Mungkin betul kata kata seorang teman. Waktuku terlalu lapang. Banyak senggang yang tak teroptimalkan. Sampai akhirnya aku merasa bingung harus melakukan apa dan berbuat apa.

Jika detik demi detik ku biarkan berlalu, maka terbakarlah nasibku. Kesempatan pun hilang, bagai tepung terigu yang tertiup angin. Pudar.

Ini adalah kali yang kesekian, saat aku merasa gamang. Atau mungkin sedih. Entahlah aku tak bisa membedakan antara gamang dan sedih. Karena perbedaannya sangat tipis.

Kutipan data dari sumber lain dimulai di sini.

From an optimization exercise on the open Yosys and OpenROAD flow, aimed at a short achievable clock period and few clock cycles; shortcuts taken in it are not production practice. The RTL was checked by simulation tests, not by an equivalence proof against the original design.

==> inputs of v18 <==
==> flow/design.v <==
`timescale 1ns/1ns
module MIPS_Multi(clk, rst, Memory_out, MemWrite, MemRead, Adr, B_out);
	input clk, rst;
	input [31:0] Memory_out;
	output MemWrite, MemRead;
	output [31:0] Adr, B_out;
	reg [31:0] R [0:15];
	reg fZ, fN, fV;
	reg [31:0] adr_q;      
	reg [31:0] adr_n;      
	reg [31:0] bo_q;
	reg        rd_q, wr_q;
	assign Adr = adr_q;
	assign MemRead = rd_q;
	assign MemWrite = wr_q;
	assign B_out = bo_q;
	wire [31:0] adr = ~adr_n;
	reg        mp;         
	reg        mload;      
	reg        mstore;     
	reg [3:0]  mrd;        
	reg        stl;        
	reg        big;        
	reg        bigl;       
	reg [31:0] blm;        
	reg        halted;     
	reg        ev;         
	reg [31:0] ir;
	reg [31:0] pce;        
	reg [31:0] fpce;       
	reg [31:0] btgt;       
	reg        pt;         
	reg        c_small;    
	reg [31:0] opX;        
	reg [31:0] opY;        
	reg [31:0] opA;        
	reg [31:0] opM;        
	reg [31:0] opB;        
	reg [31:0] opD;        
	reg [31:0] lres;       
	reg [31:0] res_q;      
	reg        wb_en;      
	reg [3:0]  wb_a;
	reg        c_dti, c_dpi, c_bi, c_inv, c_arith, c_add, c_logic_res, c_sub;
	function [31:0] ext12(input [11:0] x);
		ext12 = {19'd0, x[11], x};
	endfunction
	function condf(input [1:0] c, input z, input n, input v);
		condf = (c == 2'b00) ? z :
		        (c == 2'b01) ? (~z & (n == v)) :
		        (c == 2'b10) ? (n != v) : 1'b1;
	endfunction
	function zsum(input [31:0] a, input [31:0] b, input ci);
		zsum = ((a[0] ^ b[0]) == ci) & ((a[31:1] ^ b[31:1]) == (a[30:0] | b[30:0]));
	endfunction
	wire idle  = mp | stl | big;
	wire cond  = condf(ir[31:30], fZ, fN, fV);
	wire ex    = ev & ~idle & cond;
	wire e_dp  = ex & c_dpi;
	wire e_mem = ex & c_dti;
	wire e_bl  = ex & c_bi & ir[26];
	wire e_bls = e_bl & c_small;
	wire e_big = ex & c_bi & ~(ir[26] ? c_small : pt);
	wire e_inv = ex & c_inv;
	wire e_miss = ev & ~idle & c_bi & ~ir[26] & pt & ~cond;
	wire [31:0] sum1, sum2;
	add32 u_sum1(.a(opX), .b(opY), .ci(c_sub), .s(sum1));
	add32 u_sum2(.a(opA), .b(opM), .ci(1'b0), .s(sum2));
	wire z1 = zsum(opX, opY, c_sub);
	wire z2 = zsum(opA, opM, 1'b0);
	wire y31 = c_add ? opB[31] : (opB[31] ^ (opB[30:0] != 31'd0));
	wire v1 = (opX[31] & y31 & ~sum1[31]) | (~opX[31] & ~y31 & sum1[31]);
	wire [31:0] eres = c_logic_res ? lres : sum1;
	wire [31:0] e_tgt, bl_tgt, big_tgt;
	add32 u_etgt(.a(pce), .b({{6{ir[25]}}, ir[25:0]}), .ci(1'b1), .s(e_tgt));
	add32 u_bltgt(.a(btgt), .b(opM), .ci(1'b0), .s(bl_tgt));
	add32 u_bigtgt(.a(btgt), .b(blm), .ci(1'b0), .s(big_tgt));
	wire        we = mp ? mload : (e_dp | e_bl);
	wire [3:0]  wa = mp ? mrd : (e_bl ? 4'd15 : ir[15:12]);
	wire [31:0] wd = mp ? Memory_out : (e_bl ? pce : eres);
	wire [31:0] wf = Memory_out;
	wire keep = ~idle & ~halted & ~e_miss & ~e_bl & ~e_big & ~e_inv;
	wire f_small = (wf[25:7] == 19'd0) | (wf[25:7] == 19'h7ffff);
	wire f_bnl = (wf[29:27] == 3'b101) & ~wf[26] & f_small;
	wire f_pt = f_bnl & ((wf[31:30] == 2'b11) | e_dp | condf(wf[31:30], fZ, fN, fV));
	wire [31:0] f_seq = adr + 32'd1;
	wire [31:0] f_tgt;
	tgt8 u_tgt(.adr(adr), .off(wf[7:0]), .tgt(f_tgt));
	wire [511:0] rfv = {R[15], R[14], R[13], R[12], R[11], R[10], R[9], R[8],
	                    R[7], R[6], R[5], R[4], R[3], R[2], R[1], R[0]};
	wire [223:0] p_f, p_i;
	wire [9:0] dec_f;
	opsf u_opsf(.w(wf), .rf(rfv), .b_en(wb_en), .b_a(wb_a), .b_d(res_q), .ops(p_f), .dc(dec_f));
	opsi u_opsi(.w(ir), .rf(rfv), .b_en(wb_en), .b_a(wb_a), .b_d(res_q),
	            .l_en(mp & mload), .l_a(mrd), .l_d(Memory_out), .ops(p_i));
	wire [3:0] e_rd = ir[15:12];
	wire f_dti = (wf[29:21] == 9'b010000000);
	wire f_dpi = (wf[29:24] == 6'd0);
	wire f_logic = (wf[22:20] == 3'd3) | (wf[22:20] == 3'd4) | (wf[22:20] == 3'd5) | (wf[22:20] == 3'd7);
	wire f_dep = e_dp & (((e_rd == wf[19:16]) & (f_dti | f_dpi)) |
	                     ((e_rd == wf[3:0]) & ((f_dpi & (~wf[23] | f_logic)) | ((wf[29:27] == 3'b101) & wf[26]))) |
	                     ((e_rd == wf[15:12]) & f_dti & wf[20]));
	wire m_hit = mstore & (adr == pce);
	wire a_oth = e_mem | e_miss | e_bls;
	wire [31:0] a_o = e_mem ? sum1 : (e_miss ? fpce : bl_tgt);
	wire [31:0] a_early = rst ? 32'd0 :
	                      mp ? (m_hit ? pce : (pt ? btgt : fpce)) :
	                      stl ? adr :
	                      big ? (bigl ? big_tgt : btgt) :
	                      e_miss ? fpce : e_bls ? bl_tgt : f_seq;
	wire plain = ~rst & ~mp & ~stl & ~big;
	wire use_sum1 = plain & e_mem;
	wire use_tgt = plain & ~a_oth & f_pt;
	wire use_early = ~use_sum1 & ~use_tgt;
	wire [31:0] a_nxt = (f_tgt & {32{use_tgt}}) | (sum1 & {32{use_sum1}}) | (a_early & {32{use_early}});
	wire use_sum = ~mp & ~e_bl & ~c_logic_res;
	wire [31:0] r_oth = mp ? Memory_out : (e_bl ? pce : lres);
	wire [31:0] r_nxt = (sum1 & {32{use_sum}}) | (r_oth & {32{~use_sum}});
	always @(posedge clk) begin
		adr_q <= a_nxt;
		adr_n <= ~a_nxt;
		res_q <= r_nxt;
		bo_q <= opD;
		blm <= opM;
		{opX, opY, opA, opM, opB, opD, lres} <= (mp | stl) ? p_i : p_f;
		if (!mp && !stl && !big) begin
			ir <= wf;
			pce <= adr;
			fpce <= f_seq;
			btgt <= f_tgt;
		end
		if (e_big) btgt <= e_tgt;
	end
	integer k;
	always @(posedge clk) begin
		if (rst) begin
			for (k = 0; k < 16; k = k + 1) R[k] <= 32'd0;
			fZ <= 1'b0; fN <= 1'b0; fV <= 1'b0;
			rd_q <= 1'b1; wr_q <= 1'b0;
			mp <= 1'b0; mload <= 1'b0; mstore <= 1'b0; mrd <= 4'd0;
			stl <= 1'b0; big <= 1'b0; bigl <= 1'b0; halted <= 1'b0;
			ev <= 1'b0; pt <= 1'b0; c_small <= 1'b0;
			wb_en <= 1'b0; wb_a <= 4'd0;
			{c_dti, c_dpi, c_bi, c_inv, c_arith, c_add, c_logic_res, c_sub} <= 8'd0;
		end else begin
			if (wb_en) R[wb_a] <= res_q;
			wb_en <= we;
			wb_a <= wa;
			if (e_dp) begin
				if (c_arith) begin
					fZ <= z1; fN <= sum1[31]; fV <= v1;
				end else begin
					fZ <= z2; fN <= sum2[31];
				end
			end
			if (e_inv) halted <= 1'b1;
			mp <= e_mem;
			mload <= e_mem & ~ir[20];
			mstore <= e_mem & ir[20];
			mrd <= ir[15:12];
			wr_q <= e_mem & ir[20];
			rd_q <= ~(e_mem & ir[20]) & ~e_inv & ~halted;
			stl <= keep & f_dep;
			big <= e_big;
			bigl <= ir[26];
			if (!mp && !stl && !big) begin
				{c_dti, c_dpi, c_bi, c_inv, c_arith, c_add, c_logic_res, c_sub} <= dec_f[9:2];
				pt <= f_pt;
				c_small <= f_small;
			end
			if (mp) begin
				if (m_hit) ev <= 1'b0;    
			end else if (big)
				ev <= 1'b0;
			else if (!stl)
				ev <= keep;
		end
	end
endmodule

Tadi siang tepat pukul 14.00, mamah pulang ke Garut, setelah tiga hari berkunjung ke kosanku di Yogyakarta. Walaupun mengantar kepulangannya di Stasiun Lempuyangan dengan muka ceria, sejujurnya ada rintik hujan turun di hatiku. Gemericik.

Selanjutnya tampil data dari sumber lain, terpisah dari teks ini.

From an optimization exercise on the open Yosys and OpenROAD flow, aimed at small area, a short achievable clock period and few clock cycles; shortcuts taken in it are not production practice. Function not checked in this run: the RTL went through the layout flow alone.

==> design/flow/design.v <==
module i_merge4(input wire          clk,
		input wire          reset,
		input wire [3:0]    i_valid,
		output wire [3:0]   i_ready,
		input wire [255:0]  i_data,
		input wire [3:0]    i_last,
		output wire [3:0]   o_valid,
		input wire [3:0]    o_ready,
		output wire [255:0] o_data,
		output wire [3:0]   o_last);
   parameter REQ = 1;
   reg [3:0] act;
   reg [3:0] first;
   reg [7:0] route;
   wire [3:0] hdr = ~act | first;
   reg [3:0]   hreq [0:3];	 
   reg [3:0]   own  [0:3];	 
   reg [3:0]   gnt  [0:3];	 
   reg [255:0] xd;		 
   reg [1:0]   hdest [0:3];
   reg [3:0]   rdy;
   reg [3:0]   ovalid, olast;
   reg [255:0] odata;
   integer     i, j;
   always @(*) begin
      for (i = 0; i < 4; i = i + 1) begin
	 hdest[i] = REQ ? i_data[64*i+30 +: 2] : i_data[64*i+48 +: 2];
	 xd[64*i +: 64] = i_data[64*i +: 64];
	 if (hdr[i]) begin
	    if (REQ)
	      xd[64*i+48 +: 8] = {i_data[64*i+48 +: 6], i[1:0]};
	    else
	      xd[64*i+48 +: 8] = {2'b00, i_data[64*i+50 +: 6]};
	 end
      end
      for (j = 0; j < 4; j = j + 1) begin
	 for (i = 0; i < 4; i = i + 1) begin
	    hreq[j][i] = ~act[i] & i_valid[i] & (hdest[i] == j);
	    own[j][i]  = act[i] & (route[2*i +: 2] == j);
	 end
	 gnt[j] = own[j];
	 if (own[j] == 4'b0) begin
	    if (hreq[j][0])      gnt[j] = 4'b0001;
	    else if (hreq[j][1]) gnt[j] = 4'b0010;
	    else if (hreq[j][2]) gnt[j] = 4'b0100;
	    else if (hreq[j][3]) gnt[j] = 4'b1000;
	 end
	 ovalid[j] = |(gnt[j] & i_valid);
	 olast[j]  = |(gnt[j] & i_last);
	 odata[64*j +: 64] = 64'h0;
	 for (i = 0; i < 4; i = i + 1)
	   if (gnt[j][i]) odata[64*j +: 64] = odata[64*j +: 64] | xd[64*i +: 64];
      end
      for (i = 0; i < 4; i = i + 1)
	rdy[i] = (gnt[0][i] & o_ready[0]) | (gnt[1][i] & o_ready[1]) |
		 (gnt[2][i] & o_ready[2]) | (gnt[3][i] & o_ready[3]);
   end
   assign o_valid = ovalid;
   assign o_last  = olast;
   assign o_data  = odata;
   assign i_ready = rdy;
   wire [3:0] granted = gnt[0] | gnt[1] | gnt[2] | gnt[3];
   always @(posedge clk) begin
      for (i = 0; i < 4; i = i + 1) begin
	 if (!act[i]) begin
	    route[2*i +: 2] <= hdest[i];
	    first[i] <= ~rdy[i];
	    act[i] <= i_valid[i] & granted[i] & ~(rdy[i] & i_last[i]);
	 end else if (i_valid[i] & rdy[i]) begin
	    first[i] <= 1'b0;
	    if (i_last[i]) act[i] <= 1'b0;
	 end
      end
      if (reset)
	act <= 4'b0;
   end
endmodule
module mic_4r4c(input wire 	   clk,
		input wire 	   reset,
		input wire 	   R0I_TVALID,
		output wire 	   R0I_TREADY,
		input wire [63:0]  R0I_TDATA,
		input wire 	   R0I_TLAST,
		output wire 	   R0O_TVALID,
		input wire 	   R0O_TREADY,
		output wire [63:0] R0O_TDATA,
		output wire 	   R0O_TLAST,
		input wire 	   R1I_TVALID,
		output wire 	   R1I_TREADY,
		input wire [63:0]  R1I_TDATA,
		input wire 	   R1I_TLAST,
		output wire 	   R1O_TVALID,
		input wire 	   R1O_TREADY,
		output wire [63:0] R1O_TDATA,
		output wire 	   R1O_TLAST,
		input wire 	   R2I_TVALID,
		output wire 	   R2I_TREADY,
		input wire [63:0]  R2I_TDATA,
		input wire 	   R2I_TLAST,
		output wire 	   R2O_TVALID,
		input wire 	   R2O_TREADY,
		output wire [63:0] R2O_TDATA,
		output wire 	   R2O_TLAST,
		input wire 	   R3I_TVALID,
		output wire 	   R3I_TREADY,
		input wire [63:0]  R3I_TDATA,
		input wire 	   R3I_TLAST,
		output wire 	   R3O_TVALID,
		input wire 	   R3O_TREADY,
		output wire [63:0] R3O_TDATA,
		output wire 	   R3O_TLAST,
		output wire 	   C0O_TVALID,
		input wire 	   C0O_TREADY,
		output wire [63:0] C0O_TDATA,
		output wire 	   C0O_TLAST,
		input wire 	   C0I_TVALID,
		output wire 	   C0I_TREADY,
		input wire [63:0]  C0I_TDATA,
		input wire 	   C0I_TLAST,
		output wire 	   C1O_TVALID,
		input wire 	   C1O_TREADY,
		output wire [63:0] C1O_TDATA,
		output wire 	   C1O_TLAST,
		input wire 	   C1I_TVALID,
		output wire 	   C1I_TREADY,
		input wire [63:0]  C1I_TDATA,
		input wire 	   C1I_TLAST,
		output wire 	   C2O_TVALID,
		input wire 	   C2O_TREADY,
		output wire [63:0] C2O_TDATA,
		output wire 	   C2O_TLAST,
		input wire 	   C2I_TVALID,
		output wire 	   C2I_TREADY,
		input wire [63:0]  C2I_TDATA,
		input wire 	   C2I_TLAST,
		output wire 	   C3O_TVALID,
		input wire 	   C3O_TREADY,
		output wire [63:0] C3O_TDATA,
		output wire 	   C3O_TLAST,
		input wire 	   C3I_TVALID,
		output wire 	   C3I_TREADY,
		input wire [63:0]  C3I_TDATA,
		input wire 	   C3I_TLAST
		);
   wire [3:0]   rq_ov, rs_ov, rq_ol, rs_ol;
   wire [255:0] rq_od, rs_od;
   wire [3:0]   rq_ir, rs_ir;
   i_merge4 #(.REQ(1)) REQ_XBAR
     (.clk(clk), .reset(reset),
      .i_valid({R3I_TVALID, R2I_TVALID, R1I_TVALID, R0I_TVALID}),
      .i_ready(rq_ir),
      .i_data({R3I_TDATA, R2I_TDATA, R1I_TDATA, R0I_TDATA}),
      .i_last({R3I_TLAST, R2I_TLAST, R1I_TLAST, R0I_TLAST}),
      .o_valid(rq_ov),
      .o_ready({C3O_TREADY, C2O_TREADY, C1O_TREADY, C0O_TREADY}),
      .o_data(rq_od),
      .o_last(rq_ol));
   i_merge4 #(.REQ(0)) RSP_XBAR
     (.clk(clk), .reset(reset),
      .i_valid({C3I_TVALID, C2I_TVALID, C1I_TVALID, C0I_TVALID}),
      .i_ready(rs_ir),
      .i_data({C3I_TDATA, C2I_TDATA, C1I_TDATA, C0I_TDATA}),
      .i_last({C3I_TLAST, C2I_TLAST, C1I_TLAST, C0I_TLAST}),
      .o_valid(rs_ov),
      .o_ready({R3O_TREADY, R2O_TREADY, R1O_TREADY, R0O_TREADY}),
      .o_data(rs_od),
      .o_last(rs_ol));
   assign {R3I_TREADY, R2I_TREADY, R1I_TREADY, R0I_TREADY} = rq_ir;
   assign {C3I_TREADY, C2I_TREADY, C1I_TREADY, C0I_TREADY} = rs_ir;
   assign {C3O_TVALID, C2O_TVALID, C1O_TVALID, C0O_TVALID} = rq_ov;
   assign {C3O_TLAST, C2O_TLAST, C1O_TLAST, C0O_TLAST} = rq_ol;
   assign {C3O_TDATA, C2O_TDATA, C1O_TDATA, C0O_TDATA} = rq_od;
   assign {R3O_TVALID, R2O_TVALID, R1O_TVALID, R0O_TVALID} = rs_ov;
   assign {R3O_TLAST, R2O_TLAST, R1O_TLAST, R0O_TLAST} = rs_ol;
   assign {R3O_TDATA, R2O_TDATA, R1O_TDATA, R0O_TDATA} = rs_od;
endmodule
==> design/flow/run.sh <==
#!/bin/bash
# synth_recipe.tcl (not shown) runs the flow's synth.tcl, then flattens the netlist and writes it again
# the make line also repeats each setting of config.mk as NAME=value (left out here)
make -C /OpenROAD-flow-scripts/flow DESIGN_CONFIG=/design/flow/config.mk WORK_HOME=/design/flow/orfs CLKGATE_MAP_FILE= SYNTH_SCRIPT=/design/flow/synth_recipe.tcl finish
==> design/flow/config.mk <==
export PLATFORM = sky130hd
export DESIGN_NAME = mic_4r4c
export DESIGN_NICKNAME = mic_4r4c
export VERILOG_FILES = /design/flow/design.v
export SDC_FILE = /design/flow/constraint.sdc
export NUM_CORES = 4
export LEC_CHECK = 0
export CAP_MARGIN = 20
export CORE_MARGIN = 2
export CORE_UTILIZATION = 40
export SLEW_MARGIN = 20
==> design/flow/constraint.sdc <==
create_clock -name core_clock -period 5.0 [get_ports {clk}]
set_input_delay 1.0000 -clock core_clock [delete_from_list [all_inputs] [get_ports {clk}]]
set_output_delay 1.0000 -clock core_clock [all_outputs]
set_load 0.01 [all_outputs]
==> notes.md <==
* Exit stage: I/O pin placement
* Post-synth top area cell: a222oi_1
* Die X-Extent at 190 um
* Cell variety after synth at 68
* Sequential area share after synthesis at 6.33%
* Syn avg cell area at 6.26 sq um
* Die height at 190 um
* Async S/R FF share, synth at 0%
* Synthesized instance count at 2,223
* Post-synth EDFFs at 24
* First error: [ERROR PPL-0024] Number of IO pins (1074) exceeds maximum number of available positions (682). Increase the die perimeter from 761.88um to 1460.64um.
* Syn. warnings at 10
* Synthesis-stage register bit count at 32
* Top cells by count, synth: 948 x nand2_1, 461 x a222oi_1, 159 x clkbuf_1, 70 x nor2_1, 63 x nand3_1
* Status: aborted with a tool error
* Synth Net Count at 2,761
* Post-synth top area share at 33.2%
* Synth area leaders: a222oi_1 33%, nand2_1 26%, edfxtp_1 5.2%
* Row Count at 68
* Starting Density at 40.5%
* Synthesized cell area at 13,900 sq um
* Commonest register cell after synthesis: edfxtp_1
* Most numerous cell in the Yosys netlist: nand2_1
## cell families after synthesis
family,after synthesis,synth area share (%)
simple gates,1209,37.0
compound gates,665,43.9
buf+inv,263,8.48
mux,54,4.35
flops,32,6.33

Sejak dulu aku selalu ingin tinggal bersama mamah. Dan pernah bercita-cita hidup bersamanya. Bukan karena ia perempuan baik yang selalu ikhlas mencucikan pakaianku atau mengurus keperluanku.

Tapi karena aku ingin tinggal saja bersamanya. Di dekat mamah hatiku selalu senang. Walaupun terkadang perempuan berusia 53 tahun itu berulah aneh. Kemudian aku merah padam dibuatnya.

Mamah pernah bilang, "Sanajan teu boga duit ge, ari ngumpul jeung budak mah atoh weh," artinya meskipun tidak punya uang, berkumpul bersama anak-anak selalu membuatnya bahagia.

Ya, kalau boleh jujur akupun sama. Walau tak punya uang, berdekatan dengan mamah selalu membuatku tenang.

Aku rela jika setiap hari harus mengepel lantai atau membersihkan jendela, asalkan bisa tinggal di rumah bersama mamah.

Tapi itu hanya angan-angan. Kenyataannya tidak demikian. Aku harus mencari uang agar dapurmu bisa terus ngebul, Mah.

Begitu pula selanjutnya. Aku harus tinggal bersama suamiku, bukan bersamamu, Mah. Tapi tak apa. Aku tahu engakau sangat pengertian, Mah.